La nomination d’Azzedine El Midaoui intervient à un moment critique pour l’enseignement supérieur et la formation médicale au Maroc. Les attentes sont élevées et les enjeux nombreux. Pour les étudiants en médecine, ce changement pourrait marquer un tournant décisif, mais beaucoup de questions demeurent. Le nouveau ministre saura-t-il répondre à l’urgence de la situation tout en réformant en profondeur le système?
En tout cas, la nomination d’Azzedine El Midaoui constitue un tournant important, mais elle ne résoudra pas à elle seule la crise. Ce qui est en jeu, c’est la capacité du nouveau ministre à instaurer un dialogue apaisé, mais surtout à proposer des réformes concrètes et adaptées à la réalité marocaine. Cela exigera du courage politique et une vision à long terme.

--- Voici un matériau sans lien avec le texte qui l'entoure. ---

$ cat config.mk
export PLATFORM = sky130hd
export DESIGN_NAME = regfile_writeback_arbiter
export DESIGN_NICKNAME = d
export VERILOG_FILES = /design/src/rtl/regfile_writeback_arbiter_pkg.sv /design/src/rtl/regfile_writeback_arbiter_wb_fifo.sv /design/src/rtl/regfile_writeback_arbiter.sv
export SDC_FILE = /design/constraint.sdc
export NUM_CORES = 1
export LEC_CHECK = 0
export CAP_MARGIN = 15
export CORE_MARGIN = 4
export CORE_UTILIZATION = 40
export CTS_BUF_LIST = sky130_fd_sc_hd__clkbuf_4
export DETAILED_ROUTE_END_ITERATION = 12
export GPL_ROUTABILITY_DRIVEN = 0
export PLACE_DENSITY = 0.7
export SKIP_CTS_REPAIR_TIMING = 1
export SLEW_MARGIN = 20
export SYNTH_ARGS = -nofsm -noshare
export SYNTH_HDL_FRONTEND = slang
export SYNTH_SLANG_ARGS = --single-unit
$ cat constraint.sdc
create_clock -name clk -period 2.6 [get_ports clk]
set_clock_uncertainty 0.05 [all_clocks]
set_input_delay 0.39 -clock clk [delete_from_list [all_inputs] [get_ports clk]]
set_output_delay 0.39 -clock clk [all_outputs]
set_load 0.1 [all_outputs]
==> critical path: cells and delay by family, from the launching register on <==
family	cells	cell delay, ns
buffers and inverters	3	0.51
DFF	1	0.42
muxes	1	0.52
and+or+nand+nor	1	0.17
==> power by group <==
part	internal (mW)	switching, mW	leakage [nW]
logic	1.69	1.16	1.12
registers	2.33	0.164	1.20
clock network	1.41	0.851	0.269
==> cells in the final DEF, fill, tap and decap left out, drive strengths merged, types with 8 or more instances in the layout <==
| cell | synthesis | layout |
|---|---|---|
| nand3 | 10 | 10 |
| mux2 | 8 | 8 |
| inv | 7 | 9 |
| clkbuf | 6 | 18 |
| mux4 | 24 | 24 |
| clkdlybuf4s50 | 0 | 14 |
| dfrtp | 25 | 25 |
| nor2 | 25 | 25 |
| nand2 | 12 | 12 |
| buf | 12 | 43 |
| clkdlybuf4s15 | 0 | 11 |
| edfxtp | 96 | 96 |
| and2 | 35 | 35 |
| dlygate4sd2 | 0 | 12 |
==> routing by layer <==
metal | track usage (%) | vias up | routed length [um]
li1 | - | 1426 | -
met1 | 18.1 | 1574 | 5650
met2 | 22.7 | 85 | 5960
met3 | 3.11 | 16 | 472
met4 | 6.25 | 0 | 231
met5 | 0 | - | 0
[src/rtl/time_cnt.sv]
// time_cnt: 24-hour time-of-day counter (HH:MM:SS) for the display path.
//
// A prescaler divides CLK down to a one-second tick that advances six BCD
// digits. Set pulses adjust seconds, minutes and hours. Every digit is
// decoded into an active-high 7-segment pattern, and hours and seconds are
// also presented in binary for the LED bars. All outputs are registered.
//
// Ports:
//   CLK      system clock, rising edge
//   RST      asynchronous, active-high reset
//   sec_clr  pulse: seconds and prescaler to zero (wins over a tick)
//   min_up   pulse: minute +1, never carries into hours
//   hour_up  pulse: hour +1, adds on top of any minute carry
//   hour_hi .. sec_lo  7-segment patterns {g,f,e,d,c,b,a}
//   hour_bin hour 0..23 in binary
//   sec_bin  second 0..59 in binary
//   tick     one-cycle pulse aligned with the capture of new digits
module time_cnt #(
  parameter int CLK_HZ = 50_000_000
) (
  input  logic       CLK,
  input  logic       RST,
  input  logic       sec_clr,
  input  logic       min_up,
  input  logic       hour_up,
  output logic [6:0] hour_hi,
  output logic [6:0] hour_lo,
  output logic [6:0] min_hi,
  output logic [6:0] min_lo,
  output logic [6:0] sec_hi,
  output logic [6:0] sec_lo,
  output logic [4:0] hour_bin,
  output logic [5:0] sec_bin,
  output logic       tick
);

  localparam int              PW        = $clog2(CLK_HZ);
  localparam logic [PW-1:0]   PCNT_MAX  = PW'(CLK_HZ - 1);
  localparam logic [6:0]      SEG_ZERO  = 7'b0111111;

  // Each pair holds {tens, units} in BCD.
  logic [PW-1:0] pcnt_r;
  logic [7:0]    sec_r;
  logic [7:0]    min_r;
  logic [7:0]    hour_r;

  logic [PW-1:0] pcnt_next_s;
  logic [7:0]    sec_next_s;
  logic [7:0]    min_step_s;
  logic [7:0]    min_next_s;
  logic [7:0]    hour_step_s;
  logic [7:0]    hour_next_s;
  logic          tick_s;
  logic          sec_carry_s;
  logic          hour_carry_s;

  // BCD pair increment that wraps to 00 after the given last value.
  function automatic logic [7:0] bcd_inc(input logic [7:0] v, input logic [7:0] last);
    logic [7:0] r;
    if (v == last) begin
      r = 8'h00;
    end else if (v[3:0] == 4'd9) begin
      r = {v[7:4] + 4'd1, 4'd0};
    end else begin
      r = {v[7:4], v[3:0] + 4'd1};
    end
    return r;
  endfunction

  // BCD pair to binary: 10*tens + units (max 59).
  function automatic logic [5:0] bcd_to_bin(input logic [7:0] v);
    logic [5:0] hi6;
    hi6 = {2'b00, v[7:4]};
    return (hi6 << 3) + (hi6 << 1) + {2'b00, v[3:0]};
  endfunction

  // Active-high 7-segment pattern {g,f,e,d,c,b,a}.
  function automatic logic [6:0] seg7(input logic [3:0] d);
    logic [6:0] s;
    case (d)
      4'd0:    s = 7'b0111111;
      4'd1:    s = 7'b0000110;
      4'd2:    s = 7'b1011011;
      4'd3:    s = 7'b1001111;
      4'd4:    s = 7'b1100110;
      4'd5:    s = 7'b1101101;
      4'd6:    s = 7'b1111101;
      4'd7:    s = 7'b0000111;
      4'd8:    s = 7'b1111111;
      4'd9:    s = 7'b1101111;
      default: s = 7'b0000000;
    endcase
    return s;
  endfunction

  // Next-state logic for prescaler and time digits.
  always_comb begin
    tick_s = (pcnt_r == PCNT_MAX);
    // Only a genuine tick out of 59 carries; sec_clr suppresses it.
    sec_carry_s  = tick_s & ~sec_clr & (sec_r == 8'h59);
    hour_carry_s = sec_carry_s & (min_r == 8'h59);

    if (tick_s || sec_clr) begin
      pcnt_next_s = '0;
    end else begin
      pcnt_next_s = pcnt_r + PW'(1);
    end

    if (sec_clr) begin
      sec_next_s = 8'h00;
    end else if (tick_s) begin
      sec_next_s = bcd_inc(sec_r, 8'h59);
    end else begin
      sec_next_s = sec_r;
    end

    // Carry and min_up stack; a wrap caused by min_up never reaches hours.
    if (sec_carry_s) begin
      min_step_s = bcd_inc(min_r, 8'h59);
    end else begin
      min_step_s = min_r;
    end
    if (min_up) begin
      min_next_s = bcd_inc(min_step_s, 8'h59);
    end else begin
      min_next_s = min_step_s;
    end

    if (hour_carry_s) begin
      hour_step_s = bcd_inc(hour_r, 8'h23);
    end else begin
      hour_step_s = hour_r;
    end
    if (hour_up) begin
      hour_next_s = bcd_inc(hour_step_s, 8'h23);
    end else begin
      hour_next_s = hour_step_s;
    end
  end

  // Prescaler, digit registers and the tick flag captured with them.
  always_ff @(posedge CLK or posedge RST) begin
    if (RST) begin
      pcnt_r <= '0;
      sec_r  <= 8'h00;
      min_r  <= 8'h00;
      hour_r <= 8'h00;
      tick   <= 1'b0;
    end else begin
      pcnt_r <= pcnt_next_s;
      sec_r  <= sec_next_s;
      min_r  <= min_next_s;
      hour_r <= hour_next_s;
      tick   <= tick_s;
    end
  end

  // Registered segment and binary views, one cycle behind the digits.
  always_ff @(posedge CLK or posedge RST) begin
    if (RST) begin
      hour_hi  <= SEG_ZERO;
      hour_lo  <= SEG_ZERO;
      min_hi   <= SEG_ZERO;
      min_lo   <= SEG_ZERO;
      sec_hi   <= SEG_ZERO;
      sec_lo   <= SEG_ZERO;
      hour_bin <= 5'd0;
      sec_bin  <= 6'd0;
    end else begin
      hour_hi  <= seg7(hour_r[7:4]);
      hour_lo  <= seg7(hour_r[3:0]);
      min_hi   <= seg7(min_r[7:4]);
      min_lo   <= seg7(min_r[3:0]);
      sec_hi   <= seg7(sec_r[7:4]);
      sec_lo   <= seg7(sec_r[3:0]);
      hour_bin <= 5'(bcd_to_bin(hour_r));
      sec_bin  <= bcd_to_bin(sec_r);
    end
  end

endmodule
<file path="src/rtl/enemy_controller.sv">
// Per-enemy AI sequencer: idles, chases the player horizontally, attacks in range,
// then cools down. Everything advances only on enabled frame ticks.
module enemy_controller #(
  parameter logic [7:0] X_INIT          = 8'd120,
  parameter logic [7:0] Y_INIT          = 8'd160,
  parameter logic [7:0] X_MIN           = 8'd8,
  parameter logic [7:0] X_MAX           = 8'd232,
  parameter logic [7:0] ATTACK_RANGE    = 8'd12,
  parameter int         STEP_FRAMES     = 4,
  parameter int         IDLE_FRAMES     = 16,
  parameter int         COOLDOWN_FRAMES = 8
) (
  input  logic       Clk,
  input  logic       Reset,
  input  logic       frame_tick,
  input  logic       enable,
  input  logic [7:0] player_x,
  output logic [7:0] enemy_x,
  output logic [7:0] enemy_y,
  output logic [1:0] behavior,
  output logic       is_left,
  output logic [1:0] period,
  output logic       attack_hit
);

  localparam int AW = $clog2(STEP_FRAMES + 1);
  localparam int WMAX = (IDLE_FRAMES > COOLDOWN_FRAMES) ? IDLE_FRAMES : COOLDOWN_FRAMES;
  localparam int WW = $clog2(WMAX + 1);
  localparam logic [AW-1:0] ANIM_LAST = AW'(STEP_FRAMES - 1);
  localparam logic [WW-1:0] IDLE_LAST = WW'(IDLE_FRAMES - 1);
  localparam logic [WW-1:0] COOL_LAST = WW'(COOLDOWN_FRAMES - 1);

  typedef enum logic [1:0] {IDLE, WALK, ATTACK, COOLDOWN} state_t;

  state_t        r_state, w_state_nxt;
  logic [7:0]    r_x, w_x_nxt;
  logic [1:0]    r_beh, w_beh_nxt;
  logic          r_left, w_left_nxt;
  logic [1:0]    r_period, w_period_nxt;
  logic [AW-1:0] r_anim, w_anim_nxt;
  logic [WW-1:0] r_wait, w_wait_nxt;
  logic          r_hit, w_hit_nxt;

  logic          w_tick;
  logic [8:0]    w_dist;
  logic          w_near;
  logic          w_anim_wrap;

  assign w_tick      = frame_tick & enable;
  assign w_dist      = (player_x >= r_x) ? ({1'b0, player_x} - {1'b0, r_x})
                                         : ({1'b0, r_x} - {1'b0, player_x});
  assign w_near      = (w_dist <= {1'b0, ATTACK_RANGE});
  assign w_anim_wrap = (r_anim == ANIM_LAST);

  always_comb begin
    w_state_nxt  = r_state;
    w_x_nxt      = r_x;
    w_left_nxt   = r_left;
    w_period_nxt = r_period;
    w_anim_nxt   = r_anim;
    w_wait_nxt   = r_wait;
    w_hit_nxt    = 1'b0;
    if (w_tick) begin
      case (r_state)
        IDLE: begin
          if (r_wait == IDLE_LAST) begin
            w_wait_nxt   = '0;
            w_state_nxt  = w_near ? ATTACK : WALK;
            w_anim_nxt   = '0;
            w_period_nxt = 2'd0;
          end else begin
            w_wait_nxt = r_wait + 1'b1;
          end
        end
        WALK: begin
          if (w_near) begin
            w_state_nxt  = ATTACK;
            w_anim_nxt   = '0;
            w_period_nxt = 2'd0;
          end else begin
            w_left_nxt = (player_x < r_x);
            // At a bound the enemy holds position but keeps walking in place.
            if (player_x > r_x && r_x < X_MAX) w_x_nxt = r_x + 8'd1;
            else if (player_x < r_x && r_x > X_MIN) w_x_nxt = r_x - 8'd1;
            if (w_anim_wrap) begin
              w_anim_nxt   = '0;
              w_period_nxt = r_period + 2'd1;
            end else begin
              w_anim_nxt = r_anim + 1'b1;
            end
          end
        end
        ATTACK: begin
          if (w_anim_wrap) begin
            w_anim_nxt = '0;
            if (r_period == 2'd3) begin
              w_state_nxt  = COOLDOWN;
              w_period_nxt = 2'd0;
            end else begin
              w_period_nxt = r_period + 2'd1;
              w_hit_nxt    = (r_period == 2'd1);
            end
          end else begin
            w_anim_nxt = r_anim + 1'b1;
          end
        end
        COOLDOWN: begin
          if (r_wait == COOL_LAST) begin
            w_wait_nxt   = '0;
            w_state_nxt  = WALK;
            w_anim_nxt   = '0;
            w_period_nxt = 2'd0;
          end else begin
            w_wait_nxt = r_wait + 1'b1;
          end
        end
        default: w_state_nxt = IDLE;
      endcase
    end
  end

  always_comb begin
    w_beh_nxt = 2'd0;
    case (w_state_nxt)
      WALK:    w_beh_nxt = 2'd1;
      ATTACK:  w_beh_nxt = 2'd2;
      default: w_beh_nxt = 2'd0;
    endcase
  end

  always_ff @(posedge Clk) begin
    if (Reset) begin
      r_state  <= IDLE;
      r_x      <= X_INIT;
      r_beh    <= 2'd0;
      r_left   <= 1'b0;
      r_period <= 2'd0;
      r_anim   <= '0;
      r_wait   <= '0;
      r_hit    <= 1'b0;
    end else begin
      r_state  <= w_state_nxt;
      r_x      <= w_x_nxt;
      r_beh    <= w_beh_nxt;
      r_left   <= w_left_nxt;
      r_period <= w_period_nxt;
      r_anim   <= w_anim_nxt;
      r_wait   <= w_wait_nxt;
      r_hit    <= w_hit_nxt;
    end
  end

  assign enemy_x    = r_x;
  assign enemy_y    = Y_INIT;
  assign behavior   = r_beh;
  assign is_left    = r_left;
  assign period     = r_period;
  assign attack_hit = r_hit;

endmodule

</file>
<file path="config.mk">
export PLATFORM = sky130hd
export DESIGN_NAME = enemy_controller
export DESIGN_NICKNAME = d
export VERILOG_FILES = /design/src/rtl/enemy_controller.sv
export SDC_FILE = /design/constraint.sdc
export NUM_CORES = 1
export LEC_CHECK = 0
export BUFFER_PORTS_ARGS = -buffer_cell sky130_fd_sc_hd__buf_2
export CORE_MARGIN = 8
export CORE_UTILIZATION = 30
export DETAILED_ROUTE_END_ITERATION = 10
export GPL_TIMING_DRIVEN = 1
export PLACE_DENSITY_LB_ADDON = 0.1
export SKIP_CTS_REPAIR_TIMING = 1
export SKIP_LAST_GASP = 1
export SYNTH_ARGS = -nofsm -noshare
export SYNTH_HDL_FRONTEND = slang
export SYNTH_SLANG_ARGS = --single-unit
</file>
<file path="constraint.sdc">
create_clock -name Clk -period 4 [get_ports Clk]
set_input_delay 0.4 -clock Clk [delete_from_list [all_inputs] [get_ports Clk]]
set_output_delay 0.4 -clock Clk [all_outputs]
set_load 0.02 [all_outputs]
</file>
==> impl_metrics.csv <==
group,metric,value,unit
sta,slew_headroom,0.5292,
sta,finalSetupViolations,0,
routing,routed_wl,6.417,mm
worst_setup_path,start_kind,"flop",
synthesis,synth_area_per_cell,8.089,um2
cts,cts_tree,"yes",
finish,n_antenna_cell,0,
finish,nNetsFinal,382,
synthesis,async_flop_share,0,
synthesis,synth_cell_types,58,
die,rows,33,
placement,io_buffers,25,
run,maxCapViolCount,0,
cts,clkSlewWorstSetupHoldPaths,90,ps
synthesis,ys_ff_latch,24,
synthesis,synth-edff-count,0,
synthesis,synth_fa_ha_area_frac,0.1891,
routing,wl_per_cell,14.62,um
placement,hpwlAfterDp,5.348,mm
routing,vias_per_cell,5.032,
finish,layout_commonest_cell,"inv_1",
global_routing,antenna_found_initial,0,
worst_setup_path,cp.arrival,3810,ps
global_routing,grt_first_pass_wirelength,10.77,mm
power_and_ir_drop,p_int,0.3823,mW
global_routing,grtUsageTotal,0.1147,
sta,fmax,274.3,MHz
power_and_ir_drop,powerDensity,196.9,nW/um2
finish,drive_above_1_share,0.1677,
die,coreArea,8051,um2
power_and_ir_drop,p_comb_frac,0.250,
cts,cts_max_path_buffers,2,
synthesis,synth_ff_type,"dfxtp_1",
die,dieHeight,106.1,um
die,ios,34,
sta,post-route-period-util,0.9116,
finish,syn_to_final_growth,13.77,%
global_routing,grt_overflow,0,
sta,hold_viol,0,
worst_setup_path,cp-end-kind,"flop",
synthesis,yosysTopAreaCellShare,0.1973,
power_and_ir_drop,ir_drop,103.7,uV
hold_path,hp-class,"flop to flop",
synthesis,synth_top_family_by_area,"compound AO/OA/AOI/OAI gates",
cts,cts-htree-levels,1,
power_and_ir_drop,power.switching,0.1632,mW
synthesis,synth-seq-area-share,0.1973,
cts,worstSkewPairLatency,270,ps
worst_setup_path,criticalPathCategory,"flop to flop",
synthesis,muxShareOfSynthArea,0.008222,
power_and_ir_drop,swShare,0.2992,
synthesis,synth_simple_gate_area_share,0.1891,
sta,worst_pin_slew,700.2,ps
die,die-area,11260,um2
power_and_ir_drop,p_leak,1.209,nW
power_and_ir_drop,pwr-share-clk,0.306,
global_routing,grt_pass1_vias,2161,
sta,fin_worst_skew,3.767,ps
cts,root_buffer,"clkbuf_8",
cts,cts_buffers,3,
synthesis,synth_area_leader_cell,"dfxtp_1",
routing,drt_first_iter_violations,115,
routing,antenna_left,0,
synthesis,synth-compound-area-share,0.2770,
routing,vias,2209,
cts,clkSinkCount,24,
outcome,status,"finished, final reports clean",
synthesis,synth_area,2435,um2
sta,whs,447.2,ps
sta,finalMaxSlewViolations,0,
sta,setup_tns,0,ps
routing,drc_errors,0,
routing,firstDrtPassIters,4,
worst_setup_path,crit_fanout,7,
finish,num-fill-cells,850,
sta,rsz0062_at_grt,"false",
die,initial_core_util,0.3024,
synthesis,synthCells,301,
placement,place_congestion,0.8713,
worst_setup_path,worst-endpoint-required,4170,ps
synthesis,synth_area_leaders,"dfxtp_1, ha_1, inv_1, a21oi_1, xnor2_1",
die,die_w,106.1,um
synthesis,yosys_warnings,0,
synthesis,synthXorXnorAreaFrac,0.04317,
sta,min_period,3646,ps
power_and_ir_drop,seqPwrFrac,0.444,
finish,final_cell_mix,"inv_1, ha_1, buf_2",
global_routing,grt_start_max_net_pins,19,
## power groups by stage
stage	Sequential (mW)	Combinational (mW)	Clock, mW
after global routing	0.242	0.153	0.185
after floorplan	0.247	0.109	0
final	0.242	0.136	0.167
after detailed placement	0.248	0.136	0
after CTS	0.242	0.136	0.177
after global placement	0.248	0.137	0
## final timing paths
check / start / end / slack, ps / cells after the start
max: enemy_x[3] / enemy_x[7] / 350 / 14
max reg2reg: enemy_x[3] / enemy_x[7] / 350 / 14
min reg2reg: r_anim[2] / r_anim[2] / 450 / 2
min: r_anim[2] / r_anim[2] / 450 / 2
## stage by stage
step	setup WS [ps]	power, mW	cell area (um2)	utilization	std cells
after floorplan	274.0	0.3557	2457	-	307
after global placement	135.2	0.3844	2709	0.3364	435
after detailed placement	68.53	0.3832	2709	0.3364	435
after CTS	197.2	0.5549	2764	0.3433	439
after global routing	54.26	0.5805	2770	0.3441	439
final	353.8	0.5456	2770	0.3441	439
## critical path: stages, from the launching register on
cell and delay [ps]:
dfxtp_1 410, ha_1 330, a21o_1 220, a21o_1 210, o32ai_1 390, nor3_2 130
inv_1 240, ha_1 280, a21oi_1 170, o21ai_0 150, a2111oi_1 370, nor3_1 140
xnor2_1 200, a311oi_1 120, a31o_1 200
## layout make-up
| class | count | area [um2] | area share |
|---|---|---|---|
| sequential | 24 | 480.5 | 0.1734 |
| inverter | 33 | 123.9 | 0.04472 |
| clock buffer | 4 | 55.05 | 0.01987 |
| multi-input combinational | 235 | 1757 | 0.6341 |
| tap | 105 | 131.4 | 0.04743 |
| timing repair buffer | 38 | 222.7 | 0.08040 |
## Yosys cell counts (all sizes together), types with 4 or more instances
master   number
clkbuf        4
o21a          5
nand3        10
a2111oi       5
a21o          6
a21oi        22
nor3         12
nor2b         5
o211ai        7
nor2         21
buf          11
dfxtp        24
a211oi        4
nand2        15
ha           32
xnor2        10
inv          33
o21ai        16
## routing by layer
| metal | up-vias | wire, um | track usage |
|---|---|---|---|
| met4 | 0 | 38 | 0.02111 |
| met2 | 34 | 3031 | 0.1935 |
| met3 | 4 | 179 | 0.01573 |
| met1 | 1032 | 3168 | 0.1528 |
| li1 | 1139 | - | - |
| met5 | - | 0 | 0 |
## flip-flops by register name, summed over array words and instances (netlist names)
| register | cells |
|---|---|
| period | 2 |
| r_anim | 3 |
| behavior | 2 |
| attack_hit | 1 |
| is_left | 1 |
| r_state | 2 |
| enemy_x | 8 |
| r_wait | 5 |
## cell families after synthesis
logic type                 Yosys count
AOI/OAI and AO/OA                   91
xor gates and xnor gates            12
adders and majority gates           35
buffers and inverters               48
DFF                                 24
muxes                                2
other                                2
and+or+nand+nor                     87
Power figures use the tool's default switching activity.
--- config.mk ---
export PLATFORM = sky130hd
export DESIGN_NAME = prefix_adder_pipe_flat
export DESIGN_NICKNAME = d
export VERILOG_FILES = /design/src/rtl/prefix_adder_pipe_if.sv /design/src/rtl/prefix_adder_pipe.sv /design/src/flat_wrapper.sv
export SDC_FILE = /design/constraint.sdc
export NUM_CORES = 1
export LEC_CHECK = 0
export CAP_MARGIN = 40
export CORE_ASPECT_RATIO = 2
export CORE_MARGIN = 3
export CORE_UTILIZATION = 50
export CTS_CLUSTER_SIZE = 16
export DETAILED_ROUTE_END_ITERATION = 7
export PLACE_DENSITY = 0.76
export SLEW_MARGIN = 20
export SYNTH_ARGS = -nofsm -noshare
export SYNTH_HDL_FRONTEND = slang
export SYNTH_SLANG_ARGS = --single-unit
--- constraint.sdc ---
create_clock -name clk -period 14.17 [get_ports clk]
set_clock_uncertainty 0.15 [all_clocks]
set_input_delay 2.834 -clock clk [delete_from_list [all_inputs] [get_ports clk]]
set_output_delay 2.834 -clock clk [all_outputs]
set_load 0.05 [all_outputs]
File: src/rtl/mix_col_seq.sv
// mix_col_seq: sequencer for a byte-serial MixColumns datapath.
// Takes a whole AES state, streams it column by column (clear, 4 bytes,
// capture) through the external datapath and returns the mixed state.
// Optional macro MC_SEQ_BYPASS_EN: a state accepted with in_bypass set
// goes straight to the output unmixed (final AES round).
// Byte k of a state sits at bits [32*NCOL-1-8k -: 8]; column c = bytes 4c..4c+3.
module mix_col_seq #(
    parameter int NCOL = 4
) (
    input  logic        clk,
    input  logic        rst,
    mix_col_seq_if.slave bus,
    output logic        busy,
    output logic [7:0]  mc_d_in,
    output logic        mc_en,
    output logic        mc_mode,
    output logic        mc_clr,
    input  logic [7:0]  mc_d0,
    input  logic [7:0]  mc_d1,
    input  logic [7:0]  mc_d2,
    input  logic [7:0]  mc_d3,
    output logic [2:0]  state_dbg
);
    localparam int W  = 32 * NCOL;
    localparam int NB = 4 * NCOL;
    localparam int CW = (NCOL > 1) ? $clog2(NCOL) : 1;
    localparam logic [CW-1:0] LAST_COL = CW'(NCOL - 1);

    typedef enum logic [2:0] {
        IDLE = 3'd0,
        CLR  = 3'd1,
        FEED = 3'd2,
        CAPT = 3'd3,
        DONE = 3'd4
    } state_t;

    state_t          state;
    state_t          state_nxt;
    logic [CW-1:0]   col;
    logic [1:0]      row;
    logic            mode_q;
    logic [7:0]      in_buf  [NB];
    logic [7:0]      out_buf [NB];
    logic            accept;
    logic            take_bypass;
    logic [CW+1:0]   idx;

`ifdef MC_SEQ_BYPASS_EN
    assign take_bypass = bus.in_bypass;
`else
    assign take_bypass = 1'b0;
`endif

    // Status and datapath controls come only from registers (plus rst for clear).
    assign bus.in_ready  = (state == IDLE) && !rst;
    assign bus.out_valid = (state == DONE);
    assign busy          = (state != IDLE);
    assign mc_clr        = rst || (state == CLR);
    assign mc_en         = (state == FEED);
    assign idx           = {col, row};
    assign mc_d_in       = (state == FEED) ? in_buf[idx] : 8'h00;
    assign mc_mode       = (state == CLR || state == FEED || state == CAPT) ? mode_q : 1'b0;
    assign state_dbg     = state;
    assign accept        = bus.in_valid && bus.in_ready;

    // Pack the captured bytes back into the output state word.
    always_comb begin
        bus.out_state = '0;
        for (int k = 0; k < NB; k++) begin
            bus.out_state[W-1-8*k -: 8] = out_buf[k];
        end
    end

    // Next-state logic: per column CLR -> 4x FEED -> CAPT, then DONE.
    always_comb begin
        state_nxt = state;
        case (state)
            IDLE: if (accept) state_nxt = take_bypass ? DONE : CLR;
            CLR:  state_nxt = FEED;
            FEED: if (row == 2'd3) state_nxt = CAPT;
            CAPT: state_nxt = (col == LAST_COL) ? DONE : CLR;
            DONE: if (bus.out_ready) state_nxt = IDLE;
            default: state_nxt = IDLE;
        endcase
    end

    // State register, counters and byte buffers.
    always_ff @(posedge clk) begin
        if (rst) begin
            state  <= IDLE;
            col    <= '0;
            row    <= '0;
            mode_q <= 1'b0;
            for (int k = 0; k < NB; k++) begin
                in_buf[k]  <= 8'h00;
                out_buf[k] <= 8'h00;
            end
        end else begin
            state <= state_nxt;
            case (state)
                IDLE: begin
                    if (accept) begin
                        mode_q <= bus.in_mode;
                        col    <= '0;
                        for (int k = 0; k < NB; k++) begin
                            in_buf[k] <= bus.in_state[W-1-8*k -: 8];
                            if (take_bypass) out_buf[k] <= bus.in_state[W-1-8*k -: 8];
                        end
                    end
                end
                CLR:  row <= 2'd0;
                FEED: row <= row + 2'd1;
                CAPT: begin
                    out_buf[{col, 2'd0}] <= mc_d0;
                    out_buf[{col, 2'd1}] <= mc_d1;
                    out_buf[{col, 2'd2}] <= mc_d2;
                    out_buf[{col, 2'd3}] <= mc_d3;
                    if (col != LAST_COL) col <= col + CW'(1);
                end
                default: ;
            endcase
        end
    end
endmodule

Ce remaniement ministériel, qui a écarté quelques figures controversées, sera-t-il donc suffisant pour apaiser une crise qui dure depuis trop longtemps ? Seul l’avenir nous le dira. Ce qui est certain, c’est que le sort des milliers d’étudiants en médecine dépend aujourd’hui d’un dialogue franc et constructif entre le nouveau ministre et ceux qui, demain, seront les garants de la santé publique au Maroc.
Les yeux sont désormais tournés vers Azzedine El Midaoui. Il lui revient d’agir vite et bien, car l’avenir du système de santé marocain pourrait bien se jouer dans les prochains mois.